Intensification and selectivities in complex multiphase reactions: insight into the selectivity of liquid−liquid phase-transfer-catalyzed O-alkylation of p-methoxyphenol with allyl bromide

Abstract

Studies in the preparation of aromatic ethers have proven to be quite attractive because of the extensive use of these compounds in the dyestuff, perfume, flavor, agriculture, and pharmaceutical industries. The novelties of phase-transfer-catalyzed alkylation of p-methoxyphenol with allyl bromide were studied in detail in a biphasic system with tetrabutylammonium bromide (TBAB) as the catalyst, and the selectivity of O- versus C-alkylation was compared. The effects of various parameters were studied systematically to understand the conversion patterns; product distribution; and selectivity of the desired product, 1-methoxy-4-(2-propenyloxy)benzene, which is an important perfumery compound. A mechanistic model has been proposed on the basis of the theory of mass transfer with chemical reaction in two liquid phases.

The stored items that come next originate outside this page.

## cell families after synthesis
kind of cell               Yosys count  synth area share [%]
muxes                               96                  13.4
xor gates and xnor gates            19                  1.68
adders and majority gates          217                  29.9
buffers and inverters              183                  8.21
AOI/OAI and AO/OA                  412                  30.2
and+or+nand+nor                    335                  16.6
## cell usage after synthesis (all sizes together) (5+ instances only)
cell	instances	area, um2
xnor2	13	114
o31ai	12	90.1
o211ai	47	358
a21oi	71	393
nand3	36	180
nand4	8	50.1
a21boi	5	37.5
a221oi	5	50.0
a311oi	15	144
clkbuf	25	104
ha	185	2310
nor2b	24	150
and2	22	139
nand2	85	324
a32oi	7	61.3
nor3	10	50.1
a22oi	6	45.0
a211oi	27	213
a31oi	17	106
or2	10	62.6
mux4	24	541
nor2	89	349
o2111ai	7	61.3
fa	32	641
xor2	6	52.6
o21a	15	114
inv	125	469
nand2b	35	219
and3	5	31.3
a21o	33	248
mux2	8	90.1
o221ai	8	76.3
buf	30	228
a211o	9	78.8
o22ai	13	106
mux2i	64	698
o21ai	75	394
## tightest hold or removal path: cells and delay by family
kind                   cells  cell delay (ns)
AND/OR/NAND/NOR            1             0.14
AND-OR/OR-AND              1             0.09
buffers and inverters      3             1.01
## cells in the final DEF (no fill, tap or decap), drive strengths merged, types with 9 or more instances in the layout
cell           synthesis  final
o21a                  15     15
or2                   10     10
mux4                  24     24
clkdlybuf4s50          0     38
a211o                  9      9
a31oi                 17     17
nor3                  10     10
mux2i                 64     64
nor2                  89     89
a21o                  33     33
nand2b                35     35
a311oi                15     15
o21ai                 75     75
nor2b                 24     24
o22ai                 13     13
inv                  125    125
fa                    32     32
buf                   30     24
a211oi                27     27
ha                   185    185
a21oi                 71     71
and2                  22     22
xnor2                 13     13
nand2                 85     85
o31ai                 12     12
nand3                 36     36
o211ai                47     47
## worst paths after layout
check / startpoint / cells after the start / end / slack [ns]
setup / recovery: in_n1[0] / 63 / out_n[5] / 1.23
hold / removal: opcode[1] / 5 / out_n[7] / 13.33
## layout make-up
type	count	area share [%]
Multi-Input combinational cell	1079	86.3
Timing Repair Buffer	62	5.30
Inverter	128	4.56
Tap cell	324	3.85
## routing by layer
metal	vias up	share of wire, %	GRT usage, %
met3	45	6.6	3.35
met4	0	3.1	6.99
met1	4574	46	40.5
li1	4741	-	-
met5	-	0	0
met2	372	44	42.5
===== design.v =====
module MIPS(
    clk,
    rst_n,
    in_valid,
    instruction,
    out_valid,
    instruction_fail,
    out_0,
    out_1,
    out_2,
    out_3,
    out_4,
    out_5
);
input clk;
input rst_n;
input in_valid;
input [31:0] instruction;
output logic out_valid, instruction_fail;
output logic [15:0] out_0, out_1, out_2, out_3, out_4, out_5;
logic [15:0] immediate, immediate_reg, rs_val, rt_val, rs_val_temp, rt_val_temp;
logic [5:0]opcode, funct, opcode_reg, funct_reg;
logic [4:0] rs, rt, rd, shamt, rs_reg, rt_reg, rd_reg, shamt_reg; 
logic  out_delay; 
logic  instruction_fail_delay;
logic [15:0] reg0, reg1, reg2, reg3, reg4, reg5;
logic [15:0] reg0_temp, reg1_temp, reg2_temp, reg3_temp, reg4_temp, reg5_temp;
logic [15:0] write_val;
logic [4:0] write_addr;
wire invalid_opcode;
assign opcode = instruction[31:26];
assign rs = instruction[25:21];
assign rt = instruction[20:16];
assign rd = instruction[15:11];
assign shamt = instruction[10:6];
assign funct = instruction[5:0];
assign immediate = instruction[15:0];
assign invalid_opcode = !((opcode == 6'b000000) || (opcode == 6'b001000));
always_ff@(posedge clk or negedge rst_n) begin
	if (!rst_n) begin
		out_valid <= 0;
		out_delay <= 2'b00;
	end
	else {out_valid, out_delay} <= {out_delay, in_valid};
end
assign out_0 = reg0;
assign out_1 = reg1;
assign out_2 = reg2;
assign out_3 = reg3;
assign out_4 = reg4;
assign out_5 = reg5;
always_ff@(posedge clk or negedge rst_n) begin
	if (!rst_n) begin
		instruction_fail <= 0;
		instruction_fail_delay <= 0;
	end
	else {instruction_fail, instruction_fail_delay} <= {instruction_fail_delay, in_valid && invalid_opcode};
end
always_ff@(posedge clk) begin
	if (in_valid || out_delay != 0)begin
		if (opcode == 6'b000000) 
			{opcode_reg, rs_reg, rt_reg, rd_reg, shamt_reg, funct_reg} <= instruction;
		else if (opcode == 6'b001000)
			{opcode_reg, rs_reg, rt_reg, immediate_reg} <= instruction;
		else 
			{opcode_reg, rs_reg, rt_reg, rd_reg, shamt_reg, funct_reg, immediate_reg} <= 0; 
	end
end
always_comb begin
	if(opcode_reg == 6'b000000)begin
		write_addr = rd_reg;
		case(funct_reg) 
			6'b100000: write_val = rs_val + rt_val;
			6'b100100: write_val = rs_val & rt_val;
			6'b100101: write_val = rs_val | rt_val;
			6'b100111: write_val = ~(rs_val | rt_val);
			6'b000000: write_val = rt_val << shamt_reg;
			6'b000010: write_val = rt_val >> shamt_reg;
			default: write_val = 0;
		endcase
	end
	else if(opcode_reg == 6'b001000) begin
		write_addr = rt_reg;
		write_val = rs_val + immediate_reg;
	end
	else begin
		write_addr = 0;
		write_val = 0;
	end
end
always_ff @(posedge clk or negedge rst_n) begin
	if (!rst_n)begin
		rs_val <= 0;
		rt_val <= 0;
		{reg0, reg1, reg2, reg3, reg4, reg5} <= 0;
	end
	else begin
		rs_val <= rs_val_temp;
		rt_val <= rt_val_temp;
		{reg0, reg1, reg2, reg3, reg4, reg5} <= {reg0_temp, reg1_temp, reg2_temp, reg3_temp, reg4_temp, reg5_temp};
	end
end
always_comb begin
	if(in_valid || out_delay != 0) begin
		case(rs)
			5'b10001: rs_val_temp = reg0;
			5'b10010: rs_val_temp = reg1;
			5'b01000: rs_val_temp = reg2;
			5'b10111: rs_val_temp = reg3;
			5'b11111: rs_val_temp = reg4;
			5'b10000: rs_val_temp = reg5;
			default: rs_val_temp = 0;
		endcase
	end else rs_val_temp = 0;
end
always_comb begin
	if(in_valid || out_delay != 0) begin
		case(rt)
			5'b10001: rt_val_temp = reg0;
			5'b10010: rt_val_temp = reg1;
			5'b01000: rt_val_temp = reg2;
			5'b10111: rt_val_temp = reg3;
			5'b11111: rt_val_temp = reg4;
			5'b10000: rt_val_temp = reg5;
			default: rt_val_temp = 0;
		endcase
	end
	else rt_val_temp = 0;
end
always_comb begin
	if (out_delay == 1'b1) begin
		{reg0_temp, reg1_temp, reg2_temp, reg3_temp, reg4_temp, reg5_temp} = {reg0, reg1, reg2, reg3, reg4, reg5};
		case(write_addr)
			5'b10001: reg0_temp = write_val;
			5'b10010: reg1_temp = write_val;
			5'b01000: reg2_temp = write_val;
			5'b10111: reg3_temp = write_val;
			5'b11111: reg4_temp = write_val;
			5'b10000: reg5_temp = write_val;
		endcase
	end
	else if (out_delay == 0) {reg0_temp, reg1_temp, reg2_temp, reg3_temp, reg4_temp, reg5_temp} = 0;
	else {reg0_temp, reg1_temp, reg2_temp, reg3_temp, reg4_temp, reg5_temp} = {reg0, reg1, reg2, reg3, reg4, reg5};
end
endmodule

The desired product is produced by the O-alkylation reaction between the quaternary 4-methoxyphenoxide and allyl bromide, which takes place instantaneously at a reaction plane in the organic film next to liquid−liquid interface, conforms to the so-called regime 4, and is an example of normal liquid−liquid phase-transfer catalysis (L−L PTC). The isomerization of the desired product to give the first byproduct, the C-alkylated derivative 4-methoxy-2-(2-propenyl)phenol, takes place in the aqueous film by a fast pseudo-first-order reaction (regime 3) and is an example of so-called inverse L−L PTC. This byproduct also has fragrance value. The second byproduct, 1-allyloxy-2-allyl-4-methoxybenzene, is formed by a slow reaction between 4-methoxy-2-(2-propenyl)phenol and allyl bromide in the bulk organic phase and conforms to the so-called regime 1. A 100% selectivity of the desired product is obtained when a stoichiometrically deficient quantity of the base is used at 30 °C. This system is a unique example of mass transfer with complex chemical reactions. It has provided insight into a practical problem with academic excitement, and it also happens to be the first reported case of a PTC reaction in which both normal L−L PTC and inverse PTC are at play.